Sarcoidosis is a systemic inflammatory disease of unknown cause, primarily affecting intrathoracic lymph nodes, lungs, and skin.
1 Small fiber neuropathy (SFN) is the result of damaged small myelinated (Aδ-fibers) and unmyelinated (C-fibers) nerve fibers. It is estimated that between 40% and 86% of patients with sarcoidosis suffer from SFN related symptoms.
2,3 There is no gold standard available for the diagnosis of SFN, but the Neurodiab criteria
4 are currently the best described criteria. These criteria are based on a large group of patients with diabetes and define three levels of diagnostic certainty.

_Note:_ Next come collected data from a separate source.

## full_CAE
module full_CAE(
input [31:0] i1,
input [31:0] i2,
input [31:0] i3,
input [31:0] i4,
input [31:0] i5,
input [31:0] i6,
input [31:0] i7,
input [31:0] i8,
input dir,
input clk,
input reset,
input enable,
output [31:0] o1,
output [31:0] o2,
output [31:0] o3,
output [31:0] o4,
output [31:0] o5,
output [31:0] o6,
output [31:0] o7,
output [31:0] o8
);
Size: roughly 7200 cells after synthesis, ~1800 flip-flops, about 520 I/O pins, roughly 100000 µm² of cells after synthesis.
make LEC_CHECK=0 CAP_MARGIN=20 CORE_MARGIN=2 CORE_UTILIZATION=56 SETUP_SLACK_MARGIN=0.56 SLEW_MARGIN=20 finish   # period 2.23 ns
run.sh (not shown) runs the stock make flow with config.mk's settings and CLKGATE_MAP_FILE=.
The baseline finished with negative setup slack left.
Then changed:
Settings changed: CAP_MARGIN 20 to 15, CELL_PAD_IN_SITES_GLOBAL_PLACEMENT set to 0, CORE_ASPECT_RATIO set to 0.88, CORE_UTILIZATION 56 to 70, CTS_CLUSTER_SIZE set to 36, MAX_ROUTING_LAYER set to met5, PLACE_DENSITY_LB_ADDON set to 0.28, SETUP_SLACK_MARGIN 0.56 to 0.64, SLEW_MARGIN 20 to 5.
=> The changed run failed in global routing. Die size shrinks by about a fifth. Synthesized area is unchanged. Synthesized cell count does not change.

For a diagnosis of possible SFN, symptoms and/or signs of neuropathic sensory symptoms should be present. A diagnosis of probable SFN additionally includes normal nerve conduction studies. To diagnose definite SFN, reduced intraepidermal nerve fiber density and/or abnormal quantitative sensory testing (QST) is also required.

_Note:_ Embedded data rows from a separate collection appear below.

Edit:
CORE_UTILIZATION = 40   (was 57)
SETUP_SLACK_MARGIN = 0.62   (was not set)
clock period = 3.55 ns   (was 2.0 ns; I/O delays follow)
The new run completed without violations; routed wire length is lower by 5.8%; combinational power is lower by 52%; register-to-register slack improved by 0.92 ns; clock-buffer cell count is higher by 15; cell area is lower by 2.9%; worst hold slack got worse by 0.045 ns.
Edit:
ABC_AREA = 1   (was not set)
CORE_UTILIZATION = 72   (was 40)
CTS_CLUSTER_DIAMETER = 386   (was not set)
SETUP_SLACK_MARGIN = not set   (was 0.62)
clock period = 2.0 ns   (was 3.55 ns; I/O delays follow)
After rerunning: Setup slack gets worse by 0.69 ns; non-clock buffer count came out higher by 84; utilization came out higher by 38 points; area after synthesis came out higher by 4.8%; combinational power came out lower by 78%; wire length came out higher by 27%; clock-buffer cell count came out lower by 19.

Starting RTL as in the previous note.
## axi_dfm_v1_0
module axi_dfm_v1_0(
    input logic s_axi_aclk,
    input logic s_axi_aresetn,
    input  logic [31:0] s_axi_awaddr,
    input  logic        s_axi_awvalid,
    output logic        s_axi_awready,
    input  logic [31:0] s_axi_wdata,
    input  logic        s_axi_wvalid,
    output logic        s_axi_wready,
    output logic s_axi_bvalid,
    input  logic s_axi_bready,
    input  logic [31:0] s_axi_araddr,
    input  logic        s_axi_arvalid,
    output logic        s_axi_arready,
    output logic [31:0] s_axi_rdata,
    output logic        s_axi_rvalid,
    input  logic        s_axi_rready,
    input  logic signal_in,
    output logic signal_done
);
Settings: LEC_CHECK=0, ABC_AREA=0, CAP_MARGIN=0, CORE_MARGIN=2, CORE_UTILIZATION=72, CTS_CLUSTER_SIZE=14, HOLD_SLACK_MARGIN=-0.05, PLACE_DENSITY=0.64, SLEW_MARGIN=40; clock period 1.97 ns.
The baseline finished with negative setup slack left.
==> inputs of juniper <==
## colour_change
module colour_change #
(
    parameter DATA_WIDTH = 24  
)
(
    input  wire                   clk,
    input  wire                   n_rst,
    input  wire [DATA_WIDTH-1:0] i_vid_data,
    input  wire                  i_vid_hsync,
    input  wire                  i_vid_vsync,
    input  wire                  i_vid_VDE,
    output reg [DATA_WIDTH-1:0] o_vid_data,
    output reg                  o_vid_hsync,
    output reg                  o_vid_vsync,
    output reg                  o_vid_VDE,
    input wire [3:0] btn,
    input wire [3:0] sw,
    output wire [3:0] led 
);
 assign led = 4'd0;
 wire [23:0] out1, out2,out3;
   wire hsync, vsync, vde, hsync2, vsync2, vde2, hsync3, vsync3, vde3;
   always@* begin
       case(sw)
           4'd1:begin o_vid_data=out1;
           o_vid_hsync = hsync;
           o_vid_vsync = vsync;
           o_vid_VDE = vde;
           end
           4'd2: begin 
            o_vid_data=out2;
            o_vid_hsync = hsync2;
            o_vid_vsync = vsync2;
            o_vid_VDE = vde2;
           end
           4'd3: begin 
           o_vid_data=out3;
           o_vid_hsync = hsync3;
           o_vid_vsync = vsync3;
           o_vid_VDE = vde3;
          end
          default: begin
           o_vid_data=i_vid_data;
           o_vid_hsync = i_vid_hsync;
           o_vid_vsync = i_vid_vsync;
           o_vid_VDE = i_vid_VDE;
           end
       endcase
   end
  ...
export LEC_CHECK = 0
export ABC_AREA = 1
export CAP_MARGIN = 20
export CORE_MARGIN = 2
export CORE_UTILIZATION = 72
export PLACE_DENSITY_LB_ADDON = 0.11
export SETUP_SLACK_MARGIN = 2.15
export SLEW_MARGIN = 20
create_clock -name core_clock -period 13.4 [get_ports {clk}]
run.sh (not shown) runs the stock make flow with config.mk's settings and CLKGATE_MAP_FILE=.
==> raven (differences from juniper) <==
==> flow/config.mk (replaced) <==
export PLATFORM = sky130hd
export DESIGN_NAME = colour_change
export DESIGN_NICKNAME = colour_change
export VERILOG_FILES = /design/flow/design.v
export SDC_FILE = /design/flow/constraint.sdc
export NUM_CORES = 4
export LEC_CHECK = 0
export ABC_AREA = 0
export CAP_MARGIN = 20
export CORE_ASPECT_RATIO = 0.5
export CORE_MARGIN = 2
export CORE_UTILIZATION = 25
export CTS_CLUSTER_DIAMETER = 281
export CTS_CLUSTER_SIZE = 99
export PLACE_DENSITY = 0.82
export SLEW_MARGIN = 20
==> flow/constraint.sdc (replaced) <==
create_clock -name core_clock -period 20.0 [get_ports {clk}]
set_input_delay 4.0000 -clock core_clock [delete_from_list [all_inputs] [get_ports {clk}]]
set_output_delay 4.0000 -clock core_clock [all_outputs]
set_load 0.01 [all_outputs]
==> yarrow (differences from juniper) <==
--- a/flow/config.mk
+++ b/flow/config.mk
@@ -10,5 +10,3 @@
 export CORE_MARGIN = 2
 export CORE_UTILIZATION = 72
-export PLACE_DENSITY_LB_ADDON = 0.11
-export SETUP_SLACK_MARGIN = 2.15
 export SLEW_MARGIN = 20
==> flow/constraint.sdc (replaced) <==
create_clock -name core_clock -period 22.0 [get_ports {clk}]
set_input_delay 4.4000 -clock core_clock [delete_from_list [all_inputs] [get_ports {clk}]]
set_output_delay 4.4000 -clock core_clock [all_outputs]
set_load 0.01 [all_outputs]
==> onyx (differences from juniper) <==
--- a/flow/config.mk
+++ b/flow/config.mk
@@ -6,9 +6,6 @@
 export NUM_CORES = 4
 export LEC_CHECK = 0
-export ABC_AREA = 1
 export CAP_MARGIN = 20
 export CORE_MARGIN = 2
-export CORE_UTILIZATION = 72
-export PLACE_DENSITY_LB_ADDON = 0.11
-export SETUP_SLACK_MARGIN = 2.15
+export CORE_UTILIZATION = 40
 export SLEW_MARGIN = 20
==> flow/constraint.sdc (replaced) <==
create_clock -name core_clock -period 18.1 [get_ports {clk}]
set_input_delay 3.6200 -clock core_clock [delete_from_list [all_inputs] [get_ports {clk}]]
set_output_delay 3.6200 -clock core_clock [all_outputs]
set_load 0.01 [all_outputs]
==> comparison table <==
| metric | onyx | raven | juniper | yarrow |
|---|---|---|---|---|
| Status | complete, no violations | complete, no violations | did not finish | complete, no violations |
| Last stage reached | - | - | 5_1_grt | - |
| Number of placed cells counting well taps | 3,979 | 4,505 | 3,792 | 3,720 |
| Worst path bufs/invs | 7 | 4 | - | 12 |
| Fin. Hold Viols | 0 | 0 | - | 0 |
| TritonCTS clock tree | built | built | - | built |
| Fraction of standard cell area that is sequential | 18.29% | 18.01% | - | 20.03% |
| Proportion of final cell area spent on non-clock buffers | 3.042% | 2.430% | - | 2.446% |
| Last element of the critical path | skin.cr[8]$_DFFE_PN_ | pos.o_vid_data[23]$_DFFE_PN_ | - | pos.o_vid_data[23]$_DFFE_PN_ |
| Setup violators final | 0 | 0 | - | 0 |
| Register-to-register path setup slack | 1.19 ns | 2.43 ns | - | 8.28 ns |
| Number of cell instances after yosys synthesis | 3,106 | 3,106 | 3,234 | 3,234 |
| Area of the mapped netlist | 26,120 um2 | 26,120 um2 | 24,150 um2 | 24,150 um2 |
| Clock latency on the worst-skew pair | 0.45 ns | 0.44 ns | - | 0.45 ns |
| Cell depth of the worst hold path | 0 | 0 | - | 0 |
| Max-cap violation count | 0 | 0 | - | 0 |
| Core Box Area | 64,460 um2 | 103,100 um2 | 33,280 um2 | 33,280 um2 |
| Final worst clock skew | 0.02090 ns | 0.01578 ns | - | 0.01877 ns |
| Period utilisation layout | 93.45% | 92.27% | - | 76.28% |
| Final instance count without filler cells | 4,011 | 4,536 | - | 3,752 |
| Site Rows | 93 | 83 | 67 | 67 |
| Slowest-stage cell, CP | sky130_fd_sc_hd__o41ai_4 | sky130_fd_sc_hd__clkdlybuf4s50_1 | - | sky130_fd_sc_hd__clkdlybuf4s50_1 |
| Top class by area | combinational gates | combinational gates | - | combinational gates |
| Crit path kind | flip-flop to flip-flop | primary input to flip-flop | - | primary input to flip-flop |
| Depth of the most critical reg-to-reg path | 61 | 58 | - | 92 |
==> inputs of v12 <==
==> flow/design.v <==
module rot_encoder
  #(parameter
    BAND_WIDTH = 32)
   (input logic                   sa,
    input logic                   sb,
    output logic [BAND_WIDTH-1:0] count,
    input logic                   clk,
    input logic                   rstn);
   logic [BAND_WIDTH-1:0]         count_r;
   logic [3:0]                    patern;
   logic [1:0]                    sa_q, sb_q;
   always_comb begin
      count  = count_r;
      patern = {sa_q[1], sb_q[1], sa_q[0], sb_q[0]};
   end
   always_ff @(posedge clk) begin
      if(!rstn) begin
         count_r <= 0;
         sa_q    <= 0;
         sb_q    <= 0;
      end
      else begin
         sa_q[1] <= sa_q[0];
         sb_q[1] <= sb_q[0];
         sa_q[0] <= sa;
         sb_q[0] <= sb;
         case(patern)
           4'b0010: count_r <= count_r + 1;
           4'b1011: count_r <= count_r + 1;
           4'b1101: count_r <= count_r + 1;
           4'b0100: count_r <= count_r + 1;
           4'b0001: count_r <= count_r - 1;
           4'b0111: count_r <= count_r - 1;
           4'b1110: count_r <= count_r - 1;
           4'b1000: count_r <= count_r - 1;
           default: count_r <= count_r;
         endcase
      end
   end
endmodule
==> flow/design.v (excerpt) <==
module complex_multiplier#(parameter INPUT_DATA_WIDTH = 16)
    (
        input  wire                                    i_clk,
        input  wire                                    i_rst,
        input  wire signed [INPUT_DATA_WIDTH-1:0]      i_real_h,
        input  wire signed [INPUT_DATA_WIDTH-1:0]      i_imag_h,
        input  wire signed [INPUT_DATA_WIDTH-1:0]      i_real_y,
        input  wire signed [INPUT_DATA_WIDTH-1:0]      i_imag_y,
        output reg  signed [INPUT_DATA_WIDTH*2:0]      o_real,
        output reg  signed [INPUT_DATA_WIDTH*2:0]      o_imag
    );
    reg signed [INPUT_DATA_WIDTH*2-1:0] ac;
    reg signed [INPUT_DATA_WIDTH*2-1:0] ad;
    reg signed [INPUT_DATA_WIDTH*2-1:0] cb;
    reg signed [INPUT_DATA_WIDTH*2-1:0] bd;
    always@(posedge i_clk) begin
        if(i_rst)begin
            o_real <= 0;
            o_imag <= 0;
            ac     <= 0;
            ad     <= 0;
            cb     <= 0;
            bd     <= 0;
        end         
        else begin
            ac <= i_real_h * i_real_y;
            ad <= i_real_h * i_imag_y;
            cb <= i_real_y * i_imag_h;
            bd <= i_imag_h * i_imag_y;
            o_real <= ac - bd;
            o_imag <= ad + cb;
        end
    end
endmodule
Size: ~7300 cells after synthesis, ~190 flip-flops, ~130 I/O pins.
Settings: LEC_CHECK=0, ABC_AREA=1, CAP_MARGIN=20, CELL_PAD_IN_SITES_DETAIL_PLACEMENT=0, CELL_PAD_IN_SITES_GLOBAL_PLACEMENT=0, CORE_ASPECT_RATIO=1.03, CORE_MARGIN=8, CORE_UTILIZATION=15, CTS_CLUSTER_DIAMETER=78, CTS_CLUSTER_SIZE=54, GPL_ROUTABILITY_DRIVEN=1, GPL_TIMING_DRIVEN=1, HOLD_SLACK_MARGIN=0.03, MIN_ROUTING_LAYER=met2, PLACE_DENSITY_LB_ADDON=0.11, SETUP_SLACK_MARGIN=0.67, SLEW_MARGIN=10, TNS_END_PERCENT=75; clock period 8.57 ns.
run.sh (not shown) runs the stock make flow with config.mk's settings and CLKGATE_MAP_FILE=.
The first run completed without violations.
==> run a: inputs <==
// top
module top(input clk, rst_raw, up, left, right, down, 
           input [15:0]switches, output dp,a,b,c,d,e,f,g, output [3:0]anode,
           output load_done, output reg fsm_done);
==> flow/config.mk <==
export PLATFORM = sky130hd
export DESIGN_NAME = top
export DESIGN_NICKNAME = top
export VERILOG_FILES = /design/flow/design.v
export SDC_FILE = /design/flow/constraint.sdc
export NUM_CORES = 4
export LEC_CHECK = 0
export ABC_AREA = 1
export CAP_MARGIN = 35
export CELL_PAD_IN_SITES_DETAIL_PLACEMENT = 2
export CELL_PAD_IN_SITES_GLOBAL_PLACEMENT = 1
export CORE_ASPECT_RATIO = 1.5
export CORE_MARGIN = 4
export CORE_UTILIZATION = 40
export CTS_CLUSTER_SIZE = 33
export GPL_ROUTABILITY_DRIVEN = 1
export GPL_TIMING_DRIVEN = 0
export MIN_ROUTING_LAYER = met2
export PLACE_DENSITY_LB_ADDON = 0.04
export SLEW_MARGIN = 20
==> flow/constraint.sdc <==
create_clock -name core_clock -period 3.21 [get_ports {clk}]
set_input_delay 0.6420 -clock core_clock [delete_from_list [all_inputs] [get_ports {clk}]]
set_output_delay 0.6420 -clock core_clock [all_outputs]
set_load 0.01 [all_outputs]
run.sh (not shown) runs the stock make flow with config.mk's settings and CLKGATE_MAP_FILE=.
==> run b: changes against run a <==
- ABC_AREA: 1 -> unset
- CAP_MARGIN: 35 -> 0
- CELL_PAD_IN_SITES_DETAIL_PLACEMENT: 2 -> unset
- CELL_PAD_IN_SITES_GLOBAL_PLACEMENT: 1 -> unset
- CORE_ASPECT_RATIO: 1.5 -> unset
- CORE_MARGIN: 4 -> 2
- CORE_UTILIZATION: 40 -> 71
- CTS_CLUSTER_SIZE: 33 -> 19
- GPL_ROUTABILITY_DRIVEN: 1 -> unset
- GPL_TIMING_DRIVEN: 0 -> unset
- MIN_ROUTING_LAYER: met2 -> unset
- PLACE_DENSITY_LB_ADDON: 0.04 -> unset
- SETUP_SLACK_MARGIN: unset -> -0.23
==> flow/constraint.sdc (replaced) <==
create_clock -name core_clock -period 2.36 [get_ports {clk}]
set_input_delay 0.4720 -clock core_clock [delete_from_list [all_inputs] [get_ports {clk}]]
set_output_delay 0.4720 -clock core_clock [all_outputs]
set_load 0.01 [all_outputs]
==> comparison table <==
                                                              run a                       run b
Status                             no timing/DRC/antenna violations  complete, but fails checks
Layout check failures                                             -        negative setup slack
Summed instance area of the synthesized netlist          11350 um^2                  11610 um^2
Top-count cell post-synth                                   nand2_1                      nor2_1
Non-clock inverter count                                        138                          57
Late-Pin Clk Latency                                        0.55 ns                     0.51 ns
Dominant class by area                             sequential cells         combinational gates
First-pass iteration count of the detailed router                 6                           5
Number of tap cells added at floorplan                          346                         216
Clk power                                                   3.00 mW                     3.79 mW
Number of global-route vias before repair                     15480                        9226
Combinational gate count                                        968                         844
Period minus WS final                                      2.896 ns                    2.450 ns
Smallest setup slack after layout                         0.3140 ns                 -0.08992 ns
Die y size                                                 214.3 um                    131.9 um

4 A more recent reappraisal and validation study increased the reliability of the diagnosis by stating that at least two clinical signs should be present.
5
A very complex and time-consuming protocol has been proposed to determine the intraepidermal nerve fiber density.

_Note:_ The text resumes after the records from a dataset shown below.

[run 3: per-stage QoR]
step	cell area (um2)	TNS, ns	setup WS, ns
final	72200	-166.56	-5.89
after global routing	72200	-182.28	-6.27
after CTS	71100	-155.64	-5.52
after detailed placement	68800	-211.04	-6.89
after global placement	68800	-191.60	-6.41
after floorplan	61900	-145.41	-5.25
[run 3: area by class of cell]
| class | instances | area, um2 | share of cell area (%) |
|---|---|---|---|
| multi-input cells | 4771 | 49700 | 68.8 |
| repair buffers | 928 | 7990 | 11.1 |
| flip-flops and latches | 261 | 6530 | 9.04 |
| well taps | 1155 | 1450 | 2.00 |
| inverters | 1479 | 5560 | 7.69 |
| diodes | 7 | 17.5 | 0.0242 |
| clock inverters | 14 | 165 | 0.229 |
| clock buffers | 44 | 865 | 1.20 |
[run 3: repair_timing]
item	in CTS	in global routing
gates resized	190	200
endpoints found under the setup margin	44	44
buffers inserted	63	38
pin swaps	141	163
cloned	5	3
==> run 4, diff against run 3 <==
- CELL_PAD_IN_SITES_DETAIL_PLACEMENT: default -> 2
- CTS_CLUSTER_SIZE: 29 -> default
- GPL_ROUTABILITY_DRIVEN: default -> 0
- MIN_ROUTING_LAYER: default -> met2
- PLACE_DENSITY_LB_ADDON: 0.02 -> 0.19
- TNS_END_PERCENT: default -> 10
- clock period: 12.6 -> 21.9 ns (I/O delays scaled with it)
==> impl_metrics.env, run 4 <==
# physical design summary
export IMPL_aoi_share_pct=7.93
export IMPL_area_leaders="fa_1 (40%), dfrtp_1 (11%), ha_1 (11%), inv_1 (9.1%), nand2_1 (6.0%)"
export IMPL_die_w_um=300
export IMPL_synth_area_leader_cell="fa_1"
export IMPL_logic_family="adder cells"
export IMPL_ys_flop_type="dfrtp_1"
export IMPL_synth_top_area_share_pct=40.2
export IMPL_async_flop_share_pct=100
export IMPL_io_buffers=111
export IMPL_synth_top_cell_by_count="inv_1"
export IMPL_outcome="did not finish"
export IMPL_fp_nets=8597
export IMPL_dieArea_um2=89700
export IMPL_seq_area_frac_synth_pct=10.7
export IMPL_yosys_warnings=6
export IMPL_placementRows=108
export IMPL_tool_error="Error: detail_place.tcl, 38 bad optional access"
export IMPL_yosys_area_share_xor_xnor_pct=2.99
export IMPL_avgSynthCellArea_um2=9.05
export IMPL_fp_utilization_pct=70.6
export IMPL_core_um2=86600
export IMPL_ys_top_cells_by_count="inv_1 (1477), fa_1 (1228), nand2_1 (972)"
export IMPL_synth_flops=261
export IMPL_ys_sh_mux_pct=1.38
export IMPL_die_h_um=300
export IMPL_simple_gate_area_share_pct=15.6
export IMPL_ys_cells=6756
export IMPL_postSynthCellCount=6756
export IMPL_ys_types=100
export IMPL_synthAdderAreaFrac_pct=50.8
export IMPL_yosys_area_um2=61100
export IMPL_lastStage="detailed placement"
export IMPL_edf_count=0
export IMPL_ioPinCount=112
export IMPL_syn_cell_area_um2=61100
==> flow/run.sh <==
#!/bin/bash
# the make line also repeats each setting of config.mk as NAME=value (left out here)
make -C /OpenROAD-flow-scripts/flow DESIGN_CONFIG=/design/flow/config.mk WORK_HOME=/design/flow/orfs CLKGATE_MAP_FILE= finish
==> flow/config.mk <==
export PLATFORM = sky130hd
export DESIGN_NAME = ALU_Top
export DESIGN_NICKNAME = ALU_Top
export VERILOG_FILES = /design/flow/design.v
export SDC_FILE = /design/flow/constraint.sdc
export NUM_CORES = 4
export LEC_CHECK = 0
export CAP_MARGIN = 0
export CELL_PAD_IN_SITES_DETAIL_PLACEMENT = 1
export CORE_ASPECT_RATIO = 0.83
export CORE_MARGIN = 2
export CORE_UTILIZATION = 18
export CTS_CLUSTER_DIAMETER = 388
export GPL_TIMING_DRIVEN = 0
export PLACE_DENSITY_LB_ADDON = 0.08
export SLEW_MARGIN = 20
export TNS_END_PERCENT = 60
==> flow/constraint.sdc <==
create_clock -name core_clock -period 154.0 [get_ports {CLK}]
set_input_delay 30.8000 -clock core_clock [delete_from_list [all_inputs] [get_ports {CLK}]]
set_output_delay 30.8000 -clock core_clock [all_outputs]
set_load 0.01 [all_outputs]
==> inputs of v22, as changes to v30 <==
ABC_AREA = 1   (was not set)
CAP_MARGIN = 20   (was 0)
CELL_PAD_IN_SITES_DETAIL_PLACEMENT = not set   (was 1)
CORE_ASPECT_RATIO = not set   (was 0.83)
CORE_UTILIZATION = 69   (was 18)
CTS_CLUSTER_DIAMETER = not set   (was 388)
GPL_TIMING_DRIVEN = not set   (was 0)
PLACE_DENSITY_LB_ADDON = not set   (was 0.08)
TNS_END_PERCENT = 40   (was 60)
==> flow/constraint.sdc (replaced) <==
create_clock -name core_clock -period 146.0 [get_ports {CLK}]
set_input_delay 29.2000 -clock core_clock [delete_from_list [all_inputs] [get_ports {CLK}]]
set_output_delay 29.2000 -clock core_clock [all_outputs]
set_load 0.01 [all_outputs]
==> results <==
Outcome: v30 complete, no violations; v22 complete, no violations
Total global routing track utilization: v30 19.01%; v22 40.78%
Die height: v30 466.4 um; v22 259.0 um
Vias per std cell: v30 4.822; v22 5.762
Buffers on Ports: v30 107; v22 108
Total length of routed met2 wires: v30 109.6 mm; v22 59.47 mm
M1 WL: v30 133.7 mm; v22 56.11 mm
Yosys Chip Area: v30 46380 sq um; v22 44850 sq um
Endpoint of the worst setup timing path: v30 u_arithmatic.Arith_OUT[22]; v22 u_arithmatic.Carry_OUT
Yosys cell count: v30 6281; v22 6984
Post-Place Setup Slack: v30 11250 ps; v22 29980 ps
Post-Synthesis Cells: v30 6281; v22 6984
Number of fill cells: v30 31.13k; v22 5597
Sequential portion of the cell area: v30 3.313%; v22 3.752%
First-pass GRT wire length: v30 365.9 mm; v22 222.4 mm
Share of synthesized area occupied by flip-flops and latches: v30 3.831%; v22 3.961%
`config.mk`:
```
export PLATFORM = sky130hd
export DESIGN_NAME = pcpu
export DESIGN_NICKNAME = pcpu
export VERILOG_FILES = /design/flow/design.v
export SDC_FILE = /design/flow/constraint.sdc
export NUM_CORES = 4
export LEC_CHECK = 0
export CAP_MARGIN = 20
export CORE_MARGIN = 2
export CORE_UTILIZATION = 40
export PLACE_DENSITY = 0.6
export SLEW_MARGIN = 20
```
`constraint.sdc`:
```
create_clock -name core_clock -period 6.34 [get_ports {clock}]
set_input_delay 1.2680 -clock core_clock [delete_from_list [all_inputs] [get_ports {clock}]]
set_output_delay 1.2680 -clock core_clock [all_outputs]
set_load 0.01 [all_outputs]
```
==> flow/design.v (excerpt) <==
module CPU(input clk,rst,
           output [11:0] imem_addr, input [18:0] imem_data,
           output [7:0] dmem_addr, dmem_wdata, output dmem_we, dmem_re, input [7:0] dmem_rdata);
  wire pop,push,memorywrite,memoryread,writeReg,selRR2,selALU2,selpc,ldz,ldc,selz,selc;
  wire[1:0] selWD,selRet;
  wire[2:0] ALUfn;
  wire ze,c;
  wire[5:0] code;
  datapath dp(pop,push,memorywrite,memoryread,writeReg,selRR2,selALU2,selpc,ldz,ldc,selz,selc,selWD,selRet,ALUfn,clk,rst, ze,c,code,
              imem_addr, imem_data, dmem_addr, dmem_wdata, dmem_rdata);
  controller cl( code, ze,c,rst, pop,push,memorywrite,memoryread,writeReg,selRR2,selALU2,selpc,ldz,ldc,selz,selc,selWD,selRet,ALUfn);
  assign dmem_we = memorywrite;
  assign dmem_re = memoryread;
endmodule
Size in the first run: ~170 flip-flops, about 59 I/O pins, roughly 13,000 µm² of cells after synthesis.
Settings: LEC_CHECK=0, CAP_MARGIN=10, CELL_PAD_IN_SITES_GLOBAL_PLACEMENT=3, CORE_ASPECT_RATIO=1.08, CORE_MARGIN=8, CORE_UTILIZATION=40, CTS_CLUSTER_SIZE=10, GPL_ROUTABILITY_DRIVEN=1, GPL_TIMING_DRIVEN=1, MIN_ROUTING_LAYER=met1, SETUP_SLACK_MARGIN=0.74, SLEW_MARGIN=20, TNS_END_PERCENT=15; clock period 7.5 ns.
run.sh (not shown) runs the stock make flow with config.mk's settings and CLKGATE_MAP_FILE=.
The first run finished clean.
// DOUBLY_PIPELINE
module DOUBLY_PIPELINE(clk,xi,yi,r,ang,xf,yf);
input signed[15:0] xi,yi;
input clk;
output reg signed [15:0] r,ang;
output reg signed [15:0] xf,yf;
 wire signed [15:0] ri,angi;
 wire  signed [15:0] xfi,yfi;
wire  signed [15:0] g1,g2,g3,g4,g5,g6,g7,g8;
ROTATING x1(clk,xi,yi,g1,g2,g3,g4,g5,g6,g7,g8,xfi,yfi);     
VECTORING x2(clk,xi,yi,g1,g2,g3,g4,g5,g6,g7,g8,ri,angi);  
always @(*)
begin 
xf<=xfi;
yf<=yfi;  
r<=ri;
ang<=angi;
end
endmodule
Size in the first run: roughly 97 I/O pins, roughly 74,000 um2 of cells after synthesis.
clock: 14.2 ns
lec_check: 0
cap_margin: 0
core_margin: 2
core_utilization: 68
slew_margin: 20
run.sh (not shown) runs the stock make flow with config.mk's settings and CLKGATE_MAP_FILE=.
The starting point died in global routing on GRT-0232.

6,7 QST shows varying reliability owing to the lack of standardized data.
8 Therefore, corneal confocal microscopy (CCM) has been investigated to detect SFN as a novel and minimally invasive alternative.
9,10 CCM generates in vivo images of the corneal sub-basal nerve plexus with resolutions comparable with ex vivo histochemical methods.
11
Although research has been conducted over the past 20 years to support its clinical use, CCM is still used primarily for research purposes only. Many hurdles have already been overcome in translating this technique from research to clinical use. For example, normative values are available
12 and a detailed protocol can be used for the accurate quantification of peripheral neuropathy.
13 In addition, a solid body of literature is currently available to support the usefulness of CCM in neurodegenerative diseases.
14
The cornea harbors a high nerve fiber density, up to 400 times higher compared with intraepidermal nerve fiber density.
15 Morphological changes of the sub-basal nerve plexus, such as the beading, length, branching, and tortuosity of the nerve fiber, are related to the presence of SFN.
11,16 There are several quantification methods available to analyze corneal nerve fibers
17 ranging from manual analysis,
18 semiautomatic analysis,
19 to automatic analysis.
20,21 Parameters such as corneal nerve fiber density (CNFD), corneal nerve fiber length (CNFL), corneal nerve branch density (CNBD), and nerve fiber area (NFA) can be identified using these techniques. However, guidelines on which analysis system should be used are lacking, as well as data on comparison of these different programs.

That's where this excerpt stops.